College basketball legend George Thompson dies at 74

George Thompson, widely agreed to be one of the best basketball players in the history of Marquette University, has passed away at the age of 74, ESPN reports

Thompson’s passing was announced on Wednesday by his former team.

“George Thompson, one of the most accomplished players in the history of Marquette men’s basketball, passed away on Wednesday morning due to complications from a long battle with diabetes,” Marquette announced.

Thompson’s legacy

From Brooklyn, New York, Thompson would go on to attend Erasmus Hall High School from which he was recruited by Marquette. He would play on the school’s basketball team from 1966 through 1969, under the renowned coach Al McGuire.

During his time at Marquette, Thompson played 87 games over the course of three seasons. With Thompson on the team, Marquette went 68 and 20.

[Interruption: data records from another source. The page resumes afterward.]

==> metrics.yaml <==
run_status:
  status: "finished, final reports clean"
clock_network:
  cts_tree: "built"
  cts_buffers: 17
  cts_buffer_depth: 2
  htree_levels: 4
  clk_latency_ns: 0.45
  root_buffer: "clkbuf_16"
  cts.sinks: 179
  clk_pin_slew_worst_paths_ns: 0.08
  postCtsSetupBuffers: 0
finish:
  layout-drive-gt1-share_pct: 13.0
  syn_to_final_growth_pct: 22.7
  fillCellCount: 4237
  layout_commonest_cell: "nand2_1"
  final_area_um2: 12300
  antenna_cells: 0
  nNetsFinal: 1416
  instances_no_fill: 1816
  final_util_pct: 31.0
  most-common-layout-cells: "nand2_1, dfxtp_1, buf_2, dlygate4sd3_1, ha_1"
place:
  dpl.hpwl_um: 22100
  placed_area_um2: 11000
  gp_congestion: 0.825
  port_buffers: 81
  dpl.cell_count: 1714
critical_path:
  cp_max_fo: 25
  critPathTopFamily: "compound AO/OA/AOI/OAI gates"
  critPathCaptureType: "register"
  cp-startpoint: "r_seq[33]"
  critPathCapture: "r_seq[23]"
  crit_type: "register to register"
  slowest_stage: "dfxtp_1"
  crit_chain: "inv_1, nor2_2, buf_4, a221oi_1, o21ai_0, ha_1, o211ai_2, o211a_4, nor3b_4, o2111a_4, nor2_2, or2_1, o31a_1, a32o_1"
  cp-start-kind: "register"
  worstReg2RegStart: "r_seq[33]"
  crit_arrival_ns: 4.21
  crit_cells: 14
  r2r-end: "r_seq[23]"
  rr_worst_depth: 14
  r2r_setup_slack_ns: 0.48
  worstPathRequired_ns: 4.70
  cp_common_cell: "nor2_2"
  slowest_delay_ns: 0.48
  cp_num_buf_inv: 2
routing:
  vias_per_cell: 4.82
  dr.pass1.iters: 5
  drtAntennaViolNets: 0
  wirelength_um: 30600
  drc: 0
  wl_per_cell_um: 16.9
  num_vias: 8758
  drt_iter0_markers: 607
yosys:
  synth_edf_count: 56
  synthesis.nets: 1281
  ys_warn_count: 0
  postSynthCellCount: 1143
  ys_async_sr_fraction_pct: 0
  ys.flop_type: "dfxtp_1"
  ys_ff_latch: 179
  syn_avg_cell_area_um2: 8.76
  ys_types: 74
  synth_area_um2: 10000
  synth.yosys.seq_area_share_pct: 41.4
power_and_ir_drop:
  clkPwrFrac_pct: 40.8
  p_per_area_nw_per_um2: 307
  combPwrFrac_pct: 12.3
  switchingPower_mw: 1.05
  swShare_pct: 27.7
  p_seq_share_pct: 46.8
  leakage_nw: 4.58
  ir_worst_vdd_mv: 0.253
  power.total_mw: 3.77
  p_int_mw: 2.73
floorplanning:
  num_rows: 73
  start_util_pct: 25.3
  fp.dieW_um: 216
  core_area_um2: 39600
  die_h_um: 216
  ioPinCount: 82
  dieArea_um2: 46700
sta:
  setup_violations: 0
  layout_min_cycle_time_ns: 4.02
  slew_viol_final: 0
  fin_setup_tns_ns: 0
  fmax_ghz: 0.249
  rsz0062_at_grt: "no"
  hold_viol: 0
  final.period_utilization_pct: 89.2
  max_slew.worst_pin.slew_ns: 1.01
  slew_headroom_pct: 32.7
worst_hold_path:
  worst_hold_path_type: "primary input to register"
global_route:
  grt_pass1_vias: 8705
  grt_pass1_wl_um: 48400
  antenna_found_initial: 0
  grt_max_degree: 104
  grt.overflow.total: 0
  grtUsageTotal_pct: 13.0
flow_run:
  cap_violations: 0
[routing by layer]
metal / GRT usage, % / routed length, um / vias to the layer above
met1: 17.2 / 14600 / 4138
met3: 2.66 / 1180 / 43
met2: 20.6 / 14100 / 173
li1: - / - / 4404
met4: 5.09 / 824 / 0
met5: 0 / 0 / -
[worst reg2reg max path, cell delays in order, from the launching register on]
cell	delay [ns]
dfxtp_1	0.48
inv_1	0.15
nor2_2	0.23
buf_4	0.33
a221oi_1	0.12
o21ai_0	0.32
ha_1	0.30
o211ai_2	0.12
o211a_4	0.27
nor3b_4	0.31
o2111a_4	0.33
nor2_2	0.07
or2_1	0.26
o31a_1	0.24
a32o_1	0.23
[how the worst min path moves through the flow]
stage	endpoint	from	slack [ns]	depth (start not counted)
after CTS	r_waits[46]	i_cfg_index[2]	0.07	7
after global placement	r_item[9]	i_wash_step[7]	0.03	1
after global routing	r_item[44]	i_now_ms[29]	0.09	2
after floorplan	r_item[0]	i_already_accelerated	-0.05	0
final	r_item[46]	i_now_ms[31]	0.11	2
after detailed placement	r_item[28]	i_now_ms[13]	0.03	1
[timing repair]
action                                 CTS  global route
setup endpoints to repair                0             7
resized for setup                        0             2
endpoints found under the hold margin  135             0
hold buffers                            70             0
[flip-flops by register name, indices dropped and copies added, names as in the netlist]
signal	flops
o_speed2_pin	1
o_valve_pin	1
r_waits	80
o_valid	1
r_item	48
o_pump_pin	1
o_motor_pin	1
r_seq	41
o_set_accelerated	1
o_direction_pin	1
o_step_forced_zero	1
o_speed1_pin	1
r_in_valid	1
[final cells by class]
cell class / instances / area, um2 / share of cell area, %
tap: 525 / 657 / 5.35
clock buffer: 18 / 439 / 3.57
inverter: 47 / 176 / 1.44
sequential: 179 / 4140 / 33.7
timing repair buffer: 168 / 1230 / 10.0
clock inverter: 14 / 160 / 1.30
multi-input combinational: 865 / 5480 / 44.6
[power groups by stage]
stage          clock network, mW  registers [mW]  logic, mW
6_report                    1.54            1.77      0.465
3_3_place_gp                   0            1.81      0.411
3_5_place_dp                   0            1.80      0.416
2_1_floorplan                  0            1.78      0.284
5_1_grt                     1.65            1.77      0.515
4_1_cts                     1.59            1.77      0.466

Thompson averaged 20.4 points during his seasons, which added up to 1,773 points in total. This was the school’s scoring record for over 40 years, and even now it is fourth on the school’s scoring list. In addition to the points, Thompson averaged 7.9 rebounds and 1.5 assists while playing for Marquette.

Thompson would go on to play in the National Basketball Association (NBA), but he did not have the same level of success as he had in the college game. Although being selected by the Boston Celtics in the 5th round of the 1969 NBA Draft, Thompson decided to spend five seasons playing in the ABA before moving on to the NBA’s Milwaukee Bucks for a brief stint there.

Thompson, for his college basketball success, has been inducted into Marquette’s Hall of Fame.

“A true legend”

Many are offering tributes to Thompson following the news of his passing. Among them is Shaka Smart, Marquette basketball’s current coach.

“George is really the one who got everything started at Marquette,” Smart said. “There aren’t words that can express how important he was to this program. The reverence with which former players and fans alike speak of George is second to none. We’ve lost a true legend.”

Marquette similarly put out a tweet, saying, “George made a tremendous impact, not only on the program but the entire Milwaukee community after his arrival on campus.”

“RIP Brute Force,” the school added.